Converts canonical survey tables to DaySim activity-based travel demand model format. See module docstring for complete component descriptions.

Parameters:

Name Type Description Default
persons pl.DataFrame

Person attributes in canonical format. Required columns: person_id, hh_id, age, employment, student, etc.

required
households pl.DataFrame

Household attributes in canonical format. Required columns: hh_id, home_taz, income, etc.

required
unlinked_trips pl.DataFrame

Individual trip segments with mode, purpose, and timing.

required
linked_trips pl.DataFrame

Journey records with coordinates, mode, purpose, and timing.

required
tours pl.DataFrame

Tour records with purpose, timing, and location fields.

required
days pl.DataFrame

Person-day records for completeness calculation.

required
drop_partial_tours bool

If True, remove tours not marked as complete (default: True). Tours without return home are excluded.

True
drop_missing_taz bool

If True, remove households without valid TAZ/MAZ IDs (default: True). Required for model application.

True
drop_invalid_tours bool

If True, remove tours marked as invalid (default: True). Filters out zero distance, negative duration, and data quality flagged tours.

True

Returns:

Type Description
dict[str, pl.DataFrame]

Dictionary containing: - households_daysim: Formatted household data with person type composition and income categories - persons_daysim: Formatted person data with person type, day pattern, and completeness flags - days_daysim: Formatted day-level data with summaries - linked_trips_daysim: Formatted trip data with DaySim mode, path type, and driver/passenger codes - tours_daysim: Formatted tour data with DaySim purpose codes and timing

Example

result = format_daysim(
    persons=canonical_persons,
    households=canonical_households,
    unlinked_trips=canonical_unlinked_trips,
    linked_trips=canonical_linked_trips,
    tours=canonical_tours,
    days=canonical_days,
    drop_partial_tours=True,
    drop_missing_taz=True,
    drop_invalid_tours=True
)
households_daysim = result["households_daysim"]
persons_daysim = result["persons_daysim"]

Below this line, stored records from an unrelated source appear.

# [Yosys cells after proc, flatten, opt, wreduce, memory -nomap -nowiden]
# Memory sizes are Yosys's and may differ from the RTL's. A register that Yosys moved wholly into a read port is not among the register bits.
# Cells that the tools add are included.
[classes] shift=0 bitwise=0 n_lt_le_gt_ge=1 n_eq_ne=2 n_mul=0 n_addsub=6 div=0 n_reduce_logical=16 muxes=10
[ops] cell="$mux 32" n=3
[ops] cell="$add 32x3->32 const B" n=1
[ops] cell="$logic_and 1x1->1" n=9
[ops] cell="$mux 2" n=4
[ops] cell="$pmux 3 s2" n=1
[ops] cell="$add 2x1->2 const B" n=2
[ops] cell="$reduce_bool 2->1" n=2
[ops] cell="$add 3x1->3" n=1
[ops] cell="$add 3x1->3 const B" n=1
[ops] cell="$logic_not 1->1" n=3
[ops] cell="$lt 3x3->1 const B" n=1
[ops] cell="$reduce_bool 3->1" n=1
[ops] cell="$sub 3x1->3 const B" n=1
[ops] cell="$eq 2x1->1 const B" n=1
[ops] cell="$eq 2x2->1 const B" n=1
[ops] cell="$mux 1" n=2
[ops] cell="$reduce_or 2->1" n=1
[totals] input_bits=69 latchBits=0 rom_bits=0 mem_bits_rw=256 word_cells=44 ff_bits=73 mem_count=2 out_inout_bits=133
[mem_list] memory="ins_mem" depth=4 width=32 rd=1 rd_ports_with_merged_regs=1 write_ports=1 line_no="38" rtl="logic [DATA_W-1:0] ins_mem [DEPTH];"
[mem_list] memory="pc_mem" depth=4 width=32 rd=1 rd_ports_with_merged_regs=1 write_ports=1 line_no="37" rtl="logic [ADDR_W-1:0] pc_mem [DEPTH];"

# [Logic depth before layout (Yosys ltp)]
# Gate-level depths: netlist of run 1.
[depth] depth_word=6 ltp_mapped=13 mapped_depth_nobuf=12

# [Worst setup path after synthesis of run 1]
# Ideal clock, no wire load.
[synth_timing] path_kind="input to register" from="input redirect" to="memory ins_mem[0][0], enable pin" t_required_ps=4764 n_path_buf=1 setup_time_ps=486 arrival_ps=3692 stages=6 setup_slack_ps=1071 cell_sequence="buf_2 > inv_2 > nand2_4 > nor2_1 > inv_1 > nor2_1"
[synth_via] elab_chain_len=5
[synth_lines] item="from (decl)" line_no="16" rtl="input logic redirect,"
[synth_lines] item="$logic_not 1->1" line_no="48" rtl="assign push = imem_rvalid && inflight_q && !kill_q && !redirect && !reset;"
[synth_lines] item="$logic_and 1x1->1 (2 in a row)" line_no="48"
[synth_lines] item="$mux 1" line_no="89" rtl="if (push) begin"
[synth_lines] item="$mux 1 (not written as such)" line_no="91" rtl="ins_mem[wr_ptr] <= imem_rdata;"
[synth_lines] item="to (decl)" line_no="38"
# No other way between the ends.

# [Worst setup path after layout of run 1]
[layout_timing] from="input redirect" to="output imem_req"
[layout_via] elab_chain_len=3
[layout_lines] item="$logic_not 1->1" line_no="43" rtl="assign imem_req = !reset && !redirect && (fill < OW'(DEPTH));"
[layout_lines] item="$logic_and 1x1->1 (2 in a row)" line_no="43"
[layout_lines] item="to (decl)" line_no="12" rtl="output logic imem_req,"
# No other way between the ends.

processing.formatting.daysim.format_persons

Person formatting for DaySim output.

format_persons

format_persons(
    persons: pl.DataFrame, days: pl.DataFrame
) -> pl.DataFrame

Format person data to DaySim specification.

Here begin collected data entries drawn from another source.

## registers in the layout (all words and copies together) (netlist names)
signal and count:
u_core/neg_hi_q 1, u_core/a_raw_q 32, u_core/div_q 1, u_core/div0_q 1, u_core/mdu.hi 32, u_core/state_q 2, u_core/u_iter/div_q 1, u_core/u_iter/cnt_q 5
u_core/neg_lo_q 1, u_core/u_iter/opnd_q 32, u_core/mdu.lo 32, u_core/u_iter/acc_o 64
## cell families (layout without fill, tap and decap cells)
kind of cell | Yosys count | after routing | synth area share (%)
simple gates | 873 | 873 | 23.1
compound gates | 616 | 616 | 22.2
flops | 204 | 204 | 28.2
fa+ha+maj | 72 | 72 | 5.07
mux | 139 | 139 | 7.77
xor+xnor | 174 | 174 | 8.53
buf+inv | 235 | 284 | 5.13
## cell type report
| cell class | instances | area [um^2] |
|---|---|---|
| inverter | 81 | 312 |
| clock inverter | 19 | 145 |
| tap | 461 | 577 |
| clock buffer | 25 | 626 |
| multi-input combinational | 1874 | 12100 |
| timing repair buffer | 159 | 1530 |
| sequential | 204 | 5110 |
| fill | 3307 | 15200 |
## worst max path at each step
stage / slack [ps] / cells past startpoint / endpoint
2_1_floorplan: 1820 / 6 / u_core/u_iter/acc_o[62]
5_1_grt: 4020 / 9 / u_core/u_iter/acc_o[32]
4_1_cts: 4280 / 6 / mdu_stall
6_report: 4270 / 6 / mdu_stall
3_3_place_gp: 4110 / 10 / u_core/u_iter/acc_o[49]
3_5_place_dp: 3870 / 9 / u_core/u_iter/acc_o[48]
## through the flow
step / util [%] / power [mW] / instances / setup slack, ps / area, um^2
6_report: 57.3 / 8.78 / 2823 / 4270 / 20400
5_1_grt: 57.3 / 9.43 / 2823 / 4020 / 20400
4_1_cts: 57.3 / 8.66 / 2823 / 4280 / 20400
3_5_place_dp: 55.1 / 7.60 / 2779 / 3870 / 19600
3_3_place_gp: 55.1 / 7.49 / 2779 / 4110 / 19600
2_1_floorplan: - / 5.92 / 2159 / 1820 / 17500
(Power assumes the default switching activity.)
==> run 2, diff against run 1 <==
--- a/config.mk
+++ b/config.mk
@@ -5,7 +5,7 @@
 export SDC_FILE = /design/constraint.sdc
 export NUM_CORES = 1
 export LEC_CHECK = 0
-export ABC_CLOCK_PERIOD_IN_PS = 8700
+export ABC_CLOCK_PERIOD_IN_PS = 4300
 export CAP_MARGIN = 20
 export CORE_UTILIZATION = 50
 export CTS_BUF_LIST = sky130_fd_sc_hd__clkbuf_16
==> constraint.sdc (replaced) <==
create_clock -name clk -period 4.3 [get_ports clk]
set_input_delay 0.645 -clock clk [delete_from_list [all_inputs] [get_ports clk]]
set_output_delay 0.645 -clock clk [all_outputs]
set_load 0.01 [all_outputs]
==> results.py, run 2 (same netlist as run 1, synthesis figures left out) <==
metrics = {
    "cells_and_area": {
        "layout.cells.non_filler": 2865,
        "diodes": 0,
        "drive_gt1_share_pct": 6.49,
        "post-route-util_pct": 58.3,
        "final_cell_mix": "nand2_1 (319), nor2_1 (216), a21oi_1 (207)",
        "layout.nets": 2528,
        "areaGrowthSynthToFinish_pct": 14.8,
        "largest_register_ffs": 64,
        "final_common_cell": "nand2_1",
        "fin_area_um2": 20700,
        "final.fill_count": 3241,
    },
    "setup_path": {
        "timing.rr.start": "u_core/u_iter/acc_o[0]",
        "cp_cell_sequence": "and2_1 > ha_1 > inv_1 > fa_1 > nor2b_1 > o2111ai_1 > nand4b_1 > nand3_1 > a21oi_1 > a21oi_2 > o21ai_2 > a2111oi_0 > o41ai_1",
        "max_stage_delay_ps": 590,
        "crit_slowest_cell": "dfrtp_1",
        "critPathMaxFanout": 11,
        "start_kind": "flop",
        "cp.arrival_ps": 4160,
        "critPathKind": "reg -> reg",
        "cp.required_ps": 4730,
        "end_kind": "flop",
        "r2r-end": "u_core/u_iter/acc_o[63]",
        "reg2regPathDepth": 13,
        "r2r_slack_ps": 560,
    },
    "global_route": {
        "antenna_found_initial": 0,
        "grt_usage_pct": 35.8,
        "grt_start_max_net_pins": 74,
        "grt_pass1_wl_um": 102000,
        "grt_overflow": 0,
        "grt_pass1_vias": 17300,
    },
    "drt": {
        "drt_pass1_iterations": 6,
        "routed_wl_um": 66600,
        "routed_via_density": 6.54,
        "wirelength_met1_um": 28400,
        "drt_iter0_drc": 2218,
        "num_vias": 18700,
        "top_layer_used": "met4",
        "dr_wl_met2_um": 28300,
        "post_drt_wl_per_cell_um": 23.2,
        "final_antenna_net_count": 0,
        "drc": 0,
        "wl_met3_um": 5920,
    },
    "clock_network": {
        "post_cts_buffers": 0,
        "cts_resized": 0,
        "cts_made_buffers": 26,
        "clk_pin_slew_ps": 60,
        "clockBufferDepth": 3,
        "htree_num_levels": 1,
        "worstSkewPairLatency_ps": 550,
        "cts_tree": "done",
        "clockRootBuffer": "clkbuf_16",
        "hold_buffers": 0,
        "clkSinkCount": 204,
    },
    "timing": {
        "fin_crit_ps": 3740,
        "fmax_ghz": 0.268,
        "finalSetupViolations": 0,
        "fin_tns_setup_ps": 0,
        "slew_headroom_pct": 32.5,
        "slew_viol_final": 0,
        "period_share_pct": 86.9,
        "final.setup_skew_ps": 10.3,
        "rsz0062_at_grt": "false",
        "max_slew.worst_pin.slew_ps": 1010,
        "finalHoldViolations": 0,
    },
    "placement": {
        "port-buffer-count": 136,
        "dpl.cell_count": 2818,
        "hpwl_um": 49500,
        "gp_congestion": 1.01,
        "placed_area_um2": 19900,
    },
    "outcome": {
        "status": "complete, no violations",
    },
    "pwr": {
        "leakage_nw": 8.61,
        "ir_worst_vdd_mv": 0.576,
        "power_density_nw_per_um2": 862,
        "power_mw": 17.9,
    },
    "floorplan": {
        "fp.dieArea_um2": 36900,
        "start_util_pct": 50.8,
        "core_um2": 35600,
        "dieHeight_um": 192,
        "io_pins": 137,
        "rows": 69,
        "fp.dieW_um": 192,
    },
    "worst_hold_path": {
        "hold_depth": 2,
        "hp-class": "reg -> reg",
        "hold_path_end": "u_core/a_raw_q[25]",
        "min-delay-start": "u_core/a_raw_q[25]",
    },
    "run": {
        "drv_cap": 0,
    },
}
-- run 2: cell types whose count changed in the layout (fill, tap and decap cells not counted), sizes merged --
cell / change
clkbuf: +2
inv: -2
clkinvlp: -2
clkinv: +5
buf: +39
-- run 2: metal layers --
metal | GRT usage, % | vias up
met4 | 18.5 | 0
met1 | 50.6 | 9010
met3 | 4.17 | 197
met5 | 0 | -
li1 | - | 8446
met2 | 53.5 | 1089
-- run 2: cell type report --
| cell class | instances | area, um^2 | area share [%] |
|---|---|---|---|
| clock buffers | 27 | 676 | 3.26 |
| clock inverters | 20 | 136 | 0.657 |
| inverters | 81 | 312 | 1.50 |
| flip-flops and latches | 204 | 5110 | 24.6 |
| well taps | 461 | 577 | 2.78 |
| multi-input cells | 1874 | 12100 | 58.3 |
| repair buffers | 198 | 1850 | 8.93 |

Applies mapping dictionaries and derives person type (pptyp) and worker type (pwtyp) based on age, employment, and student status.

Key Transformations:

  • Person Type Classification: Full-time worker, part-time worker, university student, non-working adult, retired, child by age based on age, employment status, student status (cascading logic below)
  • Day Completeness: Mark complete travel days vs partial reporting (from days table)
  • Activity Patterns: Work at home frequency, school location type derived from usual work/school locations
  • Usual Days: Calculate usual work/school days per week

Person type (pptyp) cascading logic:

  • Age < 5: Child 0-4 (type 8)
  • Age < 16: Child 5-15 (type 7)
  • Full-time employed: Full-time worker (type 1)
  • Age 16-17 and student: High school 16+ (type 6)
  • Age 18-24 and high school: High school 16+ (type 6)
  • Age >= 18 and student: University student (type 5)
  • Part-time/self-employed: Part-time worker (type 2)
  • Age < 65: Non-working adult (type 4)
  • Age >= 65: Non-working senior (type 3)

Parameters:

Name Type Description Default
persons pl.DataFrame

DataFrame with canonical person fields

required
days pl.DataFrame

Optional DataFrame with day completeness indicators

required

Returns:

Type Description
pl.DataFrame

DataFrame with DaySim person fields

processing.formatting.daysim.format_households

Household formatting for DaySim output.

format_households

format_households(
    households: pl.DataFrame, persons_daysim: pl.DataFrame
) -> pl.DataFrame

Format household data to DaySim specification.

Calculates household composition from person data and applies income fallback logic.

Key Transformations:

  • Household Composition*: Aggregate person types within household (full-time workers, part-time workers, retirees, non-working adults, university students, high school students, children by age)
  • Income Processing: Categorize household income into DaySim bins using midpoint values, handle missing values with fallback logic from detailed to followup income
  • Size and Type: Household size from person count, household type derived from composition (workers, students, children)
  • Coordinates: Home location coordinates and TAZ/MAZ assignment

Household composition fields:

  • hhftw: Full-time workers
  • hhptw: Part-time workers
  • hhret: Retirees (non-working seniors)
  • hhoad: Other adults (non-working < 65)
  • hhuni: University students
  • hhhsc: High school students 16+
  • hh515: Children 5-15
  • hhcu5: Children 0-4

Parameters:

Name Type Description Default
households pl.DataFrame

DataFrame with canonical household fields

required
persons_daysim pl.DataFrame

DataFrame with formatted DaySim person fields

required

Returns:

Type Description
pl.DataFrame

DataFrame with DaySim household fields

processing.formatting.daysim.format_trips

Trip formatting for DaySim output.

format_linked_trips

format_linked_trips(
    persons: pl.DataFrame,
    unlinked_trips: pl.DataFrame,
    linked_trips: pl.DataFrame,
) -> pl.DataFrame

Format linked trip data to DaySim specification.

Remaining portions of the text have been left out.